I vaguely recall (many years ago) some GPU (a Matrox one iirc) coming out and it being a huge deal because of how many transistors it had. I think it may have been an amazing 100 million. Times have changed :D
MHz->GHz wars. This caused Intel and AMD to chase hyperdeep pipelines with terrible stall characteristics and awful cycle efficiencies.
You're misremembering. Matrox cards were also terribly slow in DOS and anything adjacent to 3D. I own several models with SGRAM. Even GeForce 2 GTS: 25m transistors. G200: 10m. Voodoo2: 4m.

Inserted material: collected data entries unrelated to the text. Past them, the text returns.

--- flow/run.sh ---
#!/bin/bash
# the make line also repeats each setting of config.mk as NAME=value (left out here)
make -C /OpenROAD-flow-scripts/flow DESIGN_CONFIG=/design/flow/config.mk WORK_HOME=/design/flow/orfs CLKGATE_MAP_FILE= finish
--- flow/config.mk ---
export PLATFORM = sky130hd
export DESIGN_NAME = rgb2hsv
export DESIGN_NICKNAME = rgb2hsv
export VERILOG_FILES = /design/flow/design.v
export SDC_FILE = /design/flow/constraint.sdc
export NUM_CORES = 4
export LEC_CHECK = 0
export ABC_AREA = 1
export CAP_MARGIN = 20
export CORE_MARGIN = 2
export CORE_UTILIZATION = 72
export CTS_CLUSTER_DIAMETER = 340
export CTS_CLUSTER_SIZE = 22
export HOLD_SLACK_MARGIN = 0.29
export SLEW_MARGIN = 20
--- flow/constraint.sdc ---
create_clock -name core_clock -period 53.9 [get_ports {clock}]
set_input_delay 10.7800 -clock core_clock [delete_from_list [all_inputs] [get_ports {clock}]]
set_output_delay 10.7800 -clock core_clock [all_outputs]
set_load 0.01 [all_outputs]
--- flow/design.v ---
module rgb2hsv(
        input clock,
        input reset_n,
        input in_valid,
        input [7:0] in_red,
        input [7:0] in_green,
        input [7:0] in_blue,
        input in_visual,
        input in_done,
        output out_valid,
        output [7:0] out_red,
        output [7:0] out_green,
        output [7:0] out_blue,
        output [7:0] out_hue,
        output [7:0] out_saturation,
        output [7:0] out_brightness,
        output out_visual,
        output out_done
    );
    reg valid1;
    reg [7:0] red1;
    reg [7:0] green1;
    reg [7:0] blue1;
    reg visual1;
    reg done1;
    reg [7:0] max_value1;
    reg [1:0] max_index1;
    reg [7:0] min_value1;
    reg [1:0] min_index1;
    always @(posedge clock)
    begin
        if (reset_n) begin
            valid1 <= in_valid;
            red1[7:0] <= in_red[7:0];
            green1[7:0] <= in_green[7:0];
            blue1[7:0] <= in_blue[7:0];
            visual1 <= in_visual;
            done1 <= in_done;
            if (in_red >= in_green) begin
                if (in_red >= in_blue) begin
                    max_value1[7:0] <= in_red[7:0];
                    max_index1[1:0] <= 1;
                end
                else begin
                    max_value1[7:0] <= in_blue[7:0];
                    max_index1[1:0] <= 3;
                end
            end
            else begin
                if (in_blue >= in_green) begin
                    max_value1[7:0] <= in_blue[7:0];
                    max_index1[1:0] <= 3;
                end
                else begin
                    max_value1[7:0] <= in_green[7:0];
                    max_index1[1:0] <= 2;
                end
            end
            if (in_red < in_green) begin
                if (in_red < in_blue) begin
                    min_value1[7:0] <= in_red[7:0];
                    min_index1[1:0] <= 1;
                end
                else begin
                    min_value1[7:0] <= in_blue[7:0];
                    min_index1[1:0] <= 3;
                end
            end
            else begin
                if (in_blue < in_green) begin
                    min_value1[7:0] <= in_blue[7:0];
                    min_index1[1:0] <= 3;
                end
                else begin
                    min_value1[7:0] <= in_green[7:0];
                    min_index1[1:0] <= 2;
                end
            end
        end 
        else begin
            valid1 <= 1'b0;
            red1[7:0] <= 8'b0;
            green1[7:0] <= 8'b0;
            blue1[7:0] <= 8'b0;
            visual1 <= 1'b0;
            done1 <= 1'b0;
            max_value1[7:0] <= 8'd0;
            max_index1[1:0] <= 2'd0; 
            min_value1[7:0] <= 8'd0; 
            min_index1[1:0] <= 2'd0;
        end
    end
    reg valid2;
    reg [7:0] red2;
    reg [7:0] green2;
    reg [7:0] blue2;
    reg visual2;
    reg done2;
    reg [7:0] dif2;
    reg [7:0] max_value2;
    reg [1:0] max_index2;
    reg [7:0] min_value2;
    reg [1:0] min_index2;
    always @(posedge clock)
    begin
        if (reset_n) begin
            valid2 <= valid1;
            red2[7:0] <= red1[7:0];
            green2[7:0] <= green1[7:0];
            blue2[7:0] <= blue1[7:0];
            visual2 <= visual1;
            done2 <= done1;
            dif2[7:0] <= max_value1[7:0] - min_value1[7:0];
            max_value2[7:0] <= max_value1[7:0];
            max_index2[1:0] <= max_index1[1:0];
            min_value2[7:0] <= min_value1[7:0];
            min_index2[1:0] <= min_index1[1:0];
        end 
        else begin
            valid2 <= 1'b0;
            red2[7:0] <= 8'b0;
            green2[7:0] <= 8'b0;
            blue2[7:0] <= 8'b0;
            visual2 <= 1'b0;
            done2 <= 1'b0;
            dif2[7:0] <= 8'd0;
            max_value2[7:0] <= 8'd0;
            max_index2[1:0] <= 2'd0;
            min_value2[7:0] <= 8'd0; 
            min_index2[1:0] <= 2'd0;
        end
    end
    reg valid3;
    reg [7:0] red3;
    reg [7:0] green3;
    reg [7:0] blue3;
    reg visual3;
    reg done3;
    reg [11:0] hue3;
    reg [7:0] dif3;
    reg [7:0] max_value3;
    reg [1:0] max_index3;
    reg [7:0] min_value3;
    reg [1:0] min_index3;
    always @(posedge clock)
    begin
        if (reset_n) begin
            valid3 <= valid2;
            red3[7:0] <= red2[7:0];
            green3[7:0] <= green2[7:0];
            blue3[7:0] <= blue2[7:0];
            visual3 <= visual2;
            done3 <= done2;
            dif3[7:0] <= dif2[7:0];
            max_value3[7:0] <= max_value2[7:0];
            max_index3[1:0] <= max_index2[1:0];
            min_value3[7:0] <= min_value2[7:0];
            min_index3[1:0] <= min_index2[1:0];
            if (dif2 > 0) begin
                if (max_index2 == 1) begin
                    if (green2 < blue2) begin
                        hue3[11:0] <= ((blue2 - green2) << 4);
                    end
                    else begin
                        hue3[11:0] <= ((green2 - blue2) << 4);
                    end
                end
                if (max_index2 == 2) begin
                    if (blue2 < red2) begin
                        hue3[11:0] <= ((red2 - blue2) << 4);
                    end
                    else begin
                        hue3[11:0] <= ((blue2 - red2) << 4);
                    end
                end
                if (max_index2 == 3) begin
                    if (red2 < green2) begin
                        hue3[11:0] <= ((green2 - red2) << 4);
                    end
                    else begin
                        hue3[11:0] <= ((red2 - green2) << 4);
                    end
                end
            end
            else begin
                hue3[11:0] <= 12'd0;             
            end
        end
        else begin
            valid3 <= 1'b0;
            red3[7:0] <= 8'b0;
            green3[7:0] <= 8'b0;
            blue3[7:0] <= 8'b0;
            visual3 <= 1'b0;
            done3 <= 1'b0;
            hue3[11:0] <= 12'd0;
            dif3[7:0] <= 8'd0;
            max_value3[7:0] <= 8'd0;
            max_index3[1:0] <= 2'd0;
            min_value3[7:0] <= 8'd0;
            min_index3[1:0] <= 2'd0;
        end
    end
    reg valid4;
    reg [7:0] red4;
    reg [7:0] green4;
    reg [7:0] blue4;
    reg visual4;
    reg done4;
    reg [11:0] hue4;
    reg [7:0] dif4;
    reg [7:0] max_value4;
    reg [1:0] max_index4;
    always @(posedge clock)
    begin
        if (reset_n) begin
            valid4 <= valid3;
            red4[7:0] <= red3[7:0];
            green4[7:0] <= green3[7:0];
            blue4[7:0] <= blue3[7:0];
            visual4 <= visual3;
            done4 <= done3;          
            dif4[7:0] <= dif3[7:0];
            max_value4[7:0] <= max_value3[7:0];
            max_index4 <= max_index3;
            hue4[11:0] <= (hue3 / dif3);
        end
        else begin
            valid4 <= 1'b0;
            red4[7:0] <= 8'b0;
            green4[7:0] <= 8'b0;
            blue4[7:0] <= 8'b0;
            visual4 <= 1'b0;
            done4 <= 1'b0;
            hue4[11:0] <= 12'd0;
            dif4[7:0] <= 8'd0;
            max_value4 <= 8'd0;
            max_index4[1:0] <= 2'd0;
        end
    end
    reg valid5;
    reg [7:0] red5;
    reg [7:0] green5;
    reg [7:0] blue5;
    reg visual5;
    reg done5;
    reg [11:0] hue5;
    reg [7:0] dif5;
    reg [7:0] max_value5;
    always @(posedge clock)
    begin
        if (reset_n) begin
            valid5 <= valid4;
            red5[7:0] <= red4[7:0];
            green5[7:0] <= green4[7:0];
            blue5[7:0] <= blue4[7:0];
            visual5 <= visual4;
            done5 <= done4;
            dif5[7:0] <= dif4[7:0];
            max_value5[7:0] <= max_value4[7:0];
            if (dif4 > 0) begin
                if (max_index4 == 1) begin
                    if (green4 < blue4) begin
                        hue5[11:0] <= 96 - hue4;
                    end
                    else begin
                        hue5[11:0] <= 0 + hue4;
                    end
                end
                if (max_index4 == 2) begin
                    if (blue4 < red4) begin
                        hue5[11:0] <= 32 - hue4;
                    end
                    else begin
                        hue5[11:0] <= 32 + hue4;
                    end
                end
                if (max_index4 == 3) begin
                    if (red4 < green4) begin
                        hue5[11:0] <= 64 - hue4;
                    end
                    else begin
                        hue5[11:0] <= 64 + hue4;
                    end
                end
            end
            else begin
                hue5[11:0] <= 12'd0;             
            end
        end
        else begin
            valid5 <= 1'b0;
            red5[7:0] <= 8'b0;
            green5[7:0] <= 8'b0;
            blue5[7:0] <= 8'b0;
            visual5 <= 1'b0;
            done5 <= 1'b0;
            dif5[7:0] <= 8'd0;
            max_value5[7:0] <= 8'd0;
            hue5[11:0] <= 12'd0;
        end
    end
    reg valid;
    reg [7:0] red;
    reg [7:0] green;
    reg [7:0] blue;
    reg visual;
    reg done;
    reg [18:0] hue;
    reg [7:0] saturation;
    reg [7:0] max_value;
    always @(posedge clock)
    begin
        if (reset_n) begin
            valid <= valid5;
            red[7:0] <= red5[7:0];
            green[7:0] <= green5[7:0];
            blue[7:0] <= blue5[7:0];
            visual <= visual5;
            done <= done5;
            max_value[7:0] <= max_value5[7:0];
            hue[18:0] <= (85 * hue5);
            if (max_value5 == 0) begin
                saturation[7:0] <= 8'd0;
            end
            else begin
                saturation[7:0] <= 255 * dif5 / max_value5;
            end
        end
        else begin 
            valid <= 1'b0;
            red[7:0] <= 8'b0;
            green[7:0] <= 8'b0;
            blue[7:0] <= 8'b0;
            visual <= 1'b0;
            done <= 1'b0;
            max_value[7:0] <= 8'd0;
            hue[18:0] <= 19'd0;
            saturation [7:0] <= 8'd0;
        end
    end
    assign out_valid = valid;
    assign out_red[7:0] = red[7:0];
    assign out_green[7:0] = green[7:0];  
    assign out_blue[7:0] = blue[7:0];
    assign out_hue[7:0] = hue[12:5];
    assign out_saturation[7:0] = saturation[7:0];
    assign out_brightness[7:0] = max_value[7:0];
    assign out_visual = visual;
    assign out_done = done;
endmodule
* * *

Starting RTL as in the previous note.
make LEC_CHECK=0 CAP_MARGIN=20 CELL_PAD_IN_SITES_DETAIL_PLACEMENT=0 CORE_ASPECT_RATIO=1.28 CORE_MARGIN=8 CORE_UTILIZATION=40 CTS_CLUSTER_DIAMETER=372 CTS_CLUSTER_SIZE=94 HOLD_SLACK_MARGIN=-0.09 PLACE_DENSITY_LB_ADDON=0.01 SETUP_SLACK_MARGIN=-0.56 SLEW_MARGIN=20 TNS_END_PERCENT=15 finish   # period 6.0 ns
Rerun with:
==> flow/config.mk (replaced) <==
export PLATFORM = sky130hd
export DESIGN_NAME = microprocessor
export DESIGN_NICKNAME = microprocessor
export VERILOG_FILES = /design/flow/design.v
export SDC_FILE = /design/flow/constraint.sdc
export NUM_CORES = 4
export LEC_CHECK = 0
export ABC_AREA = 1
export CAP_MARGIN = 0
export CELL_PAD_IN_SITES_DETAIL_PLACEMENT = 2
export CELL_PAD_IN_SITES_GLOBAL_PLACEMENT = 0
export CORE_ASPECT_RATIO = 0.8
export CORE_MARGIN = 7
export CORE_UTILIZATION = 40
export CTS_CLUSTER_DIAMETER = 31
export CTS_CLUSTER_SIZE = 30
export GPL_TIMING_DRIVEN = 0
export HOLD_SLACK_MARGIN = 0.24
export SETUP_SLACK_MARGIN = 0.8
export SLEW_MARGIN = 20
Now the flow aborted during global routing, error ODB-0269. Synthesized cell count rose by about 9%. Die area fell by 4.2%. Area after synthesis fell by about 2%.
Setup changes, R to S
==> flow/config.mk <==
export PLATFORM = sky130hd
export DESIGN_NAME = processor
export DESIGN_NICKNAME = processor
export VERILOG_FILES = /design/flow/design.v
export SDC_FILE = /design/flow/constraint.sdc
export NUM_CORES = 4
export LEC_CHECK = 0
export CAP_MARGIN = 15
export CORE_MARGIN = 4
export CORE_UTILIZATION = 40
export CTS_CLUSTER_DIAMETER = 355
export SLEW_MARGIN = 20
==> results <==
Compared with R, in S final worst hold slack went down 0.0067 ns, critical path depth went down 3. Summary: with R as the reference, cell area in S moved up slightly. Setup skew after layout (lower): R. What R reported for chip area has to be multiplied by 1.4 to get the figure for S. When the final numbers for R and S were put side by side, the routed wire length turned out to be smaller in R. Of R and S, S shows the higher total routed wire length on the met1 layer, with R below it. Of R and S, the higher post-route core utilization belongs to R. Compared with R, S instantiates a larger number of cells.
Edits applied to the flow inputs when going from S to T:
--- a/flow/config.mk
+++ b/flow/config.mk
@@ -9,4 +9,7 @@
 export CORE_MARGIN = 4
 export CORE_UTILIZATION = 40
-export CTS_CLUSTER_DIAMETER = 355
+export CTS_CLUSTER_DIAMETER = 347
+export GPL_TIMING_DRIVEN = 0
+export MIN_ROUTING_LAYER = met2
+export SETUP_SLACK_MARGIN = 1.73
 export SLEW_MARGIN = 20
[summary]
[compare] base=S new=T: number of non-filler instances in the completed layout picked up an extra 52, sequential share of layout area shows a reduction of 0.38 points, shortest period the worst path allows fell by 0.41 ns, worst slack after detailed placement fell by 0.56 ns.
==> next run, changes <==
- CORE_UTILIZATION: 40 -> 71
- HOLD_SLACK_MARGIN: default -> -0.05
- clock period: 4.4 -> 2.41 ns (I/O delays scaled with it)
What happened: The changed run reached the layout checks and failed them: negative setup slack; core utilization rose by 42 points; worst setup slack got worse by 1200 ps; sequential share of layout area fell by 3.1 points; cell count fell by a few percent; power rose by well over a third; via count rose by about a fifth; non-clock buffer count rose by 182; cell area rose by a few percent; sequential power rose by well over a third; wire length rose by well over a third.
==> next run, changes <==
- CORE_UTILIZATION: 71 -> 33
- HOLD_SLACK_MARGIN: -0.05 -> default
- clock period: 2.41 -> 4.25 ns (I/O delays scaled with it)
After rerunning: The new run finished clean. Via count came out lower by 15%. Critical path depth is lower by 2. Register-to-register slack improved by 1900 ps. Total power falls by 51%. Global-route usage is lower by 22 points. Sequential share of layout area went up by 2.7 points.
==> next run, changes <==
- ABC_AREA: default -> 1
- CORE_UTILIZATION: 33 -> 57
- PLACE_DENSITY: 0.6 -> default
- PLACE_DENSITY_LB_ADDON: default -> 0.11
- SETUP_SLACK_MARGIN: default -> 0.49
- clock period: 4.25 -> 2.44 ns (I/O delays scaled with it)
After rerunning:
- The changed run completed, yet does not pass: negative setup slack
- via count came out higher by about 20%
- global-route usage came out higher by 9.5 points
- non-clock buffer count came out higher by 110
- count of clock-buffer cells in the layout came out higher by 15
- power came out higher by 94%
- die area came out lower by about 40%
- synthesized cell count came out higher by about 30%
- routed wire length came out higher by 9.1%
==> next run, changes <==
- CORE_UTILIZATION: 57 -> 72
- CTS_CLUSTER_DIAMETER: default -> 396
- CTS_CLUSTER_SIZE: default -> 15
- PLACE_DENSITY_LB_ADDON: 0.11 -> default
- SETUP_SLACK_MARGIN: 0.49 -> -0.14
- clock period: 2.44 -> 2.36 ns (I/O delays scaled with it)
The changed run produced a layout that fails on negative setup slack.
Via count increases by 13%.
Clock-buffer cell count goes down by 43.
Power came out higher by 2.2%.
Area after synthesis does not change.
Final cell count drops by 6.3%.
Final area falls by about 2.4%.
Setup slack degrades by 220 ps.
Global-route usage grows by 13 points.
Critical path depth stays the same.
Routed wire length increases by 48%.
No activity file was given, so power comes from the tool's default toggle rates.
## run A
## axi_slave
module axi_slave #(
    parameter AXI_ID_WD   = 2,
    parameter AXI_DATA_WD = 32,
    parameter AXI_ADDR_WD = 32,
    parameter AXI_STRB_WD = 4
    )(
    input                      S_AXI_ACLK,
    input                      S_AXI_ARESETN,
    input  [AXI_ADDR_WD-1 : 0] S_AXI_AWADDR,
    input  [AXI_ID_WD-1   : 0] S_AXI_AWID,
    input  [1 : 0]             S_AXI_AWBURST,
    input  [2 : 0]             S_AXI_AWSIZE,
    input  [7 : 0]             S_AXI_AWLEN,
    input                      S_AXI_AWVALID,
    output                     S_AXI_AWREADY,
    input  [AXI_DATA_WD-1 : 0] S_AXI_WDATA,
    input  [AXI_STRB_WD-1 : 0] S_AXI_WSTRB,
    input                      S_AXI_WLAST,
    input                      S_AXI_WVALID,
    output                     S_AXI_WREADY,
    output [AXI_ID_WD-1   : 0] S_AXI_BID,
    output [1 : 0]             S_AXI_BRESP,
    output                     S_AXI_BVALID,
    input                      S_AXI_BREADY,
    input  [AXI_ADDR_WD-1 : 0] S_AXI_ARADDR,
    input  [AXI_ID_WD-1   : 0] S_AXI_ARID,
    input  [1 : 0]             S_AXI_ARBURST,
    input  [2 : 0]             S_AXI_ARSIZE,
    input  [7 : 0]             S_AXI_ARLEN,
    input                      S_AXI_ARVALID,
    output                     S_AXI_ARREADY,
    output [AXI_DATA_WD-1 : 0] S_AXI_RDATA,
    output                     S_AXI_RLAST,
    output [AXI_ID_WD-1   : 0] S_AXI_RID,
    output [1 : 0]             S_AXI_RRESP,
    output                     S_AXI_RVALID,
    input                      S_AXI_RREADY
    );
Size: roughly 4500 cells after synthesis, about 2100 flip-flops, roughly 86000 um2 of cells after synthesis.
clock: 3.31 ns
lec_check: 0
cap_margin: 20
cell_pad_in_sites_detail_placement: 0
cell_pad_in_sites_global_placement: 0
core_margin: 2
core_utilization: 52
cts_cluster_size: 100
place_density: 0.5
slew_margin: 20
run.sh (not shown) runs the stock make flow with config.mk's settings and CLKGATE_MAP_FILE=.
Run A finished all stages; however, its layout fails the closing checks, the failures being negative setup slack.
What run B does differently from run A at the input level:
- removing CTS_CLUSTER_SIZE (formerly 100)
- setting CTS_CLUSTER_DIAMETER to 349 for the first time
- changing CORE_UTILIZATION from 52 to 72
- changing the clock period (ns, I/O delays scaled along) from 3.31 to 4.77
--- outcome ---
[run B] flow finished | final checks: failed | reasons: negative setup slack. Re part of the total power dissipated in the clock network: run A was higher than run B. What run B reported for die span in x has to be multiplied by 1.17 to get the figure for run A. For the cell area, run B came in 5.2% lower than run A did. Run B vs. run A: utilization now sits higher; area share of buffers outside the clock network now sits lower; number of cells on the critical path now sits higher; count of plain and timing-repair buffers in the layout now sits lower; overall power after layout now sits lower.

> You're misremembering. Matrox cards were also terribly slow in DOS and anything adjacent to 3D
Nope, it was the Parhelia released in 2002 - so somewhat later than the hardware you're considering. The Parhelia was what I was thinking of, with a truly insane number of transistors: 80 million! ("something like" was bearing quite a lot of weight in my first comment :D ). However it was only in the same ballpark, not actually faster that the Geforce 4 Ti or the Radeon 8500, and it was more expensive, so failed in the market.
The difference between 1990 and 2000 was astounding. 2000 and 2010 was ok. 2010 and 2020 was meh. Now, what computers did in the 90's, cell networks did from 2005 to 2015.
Moore is still alive. In 2030 we have an estimated one trillion transistors on a chip. We would need that for our ever increasing hunger for memory and processing power. 1TB model on your iphone 22 with 100 tokens per second.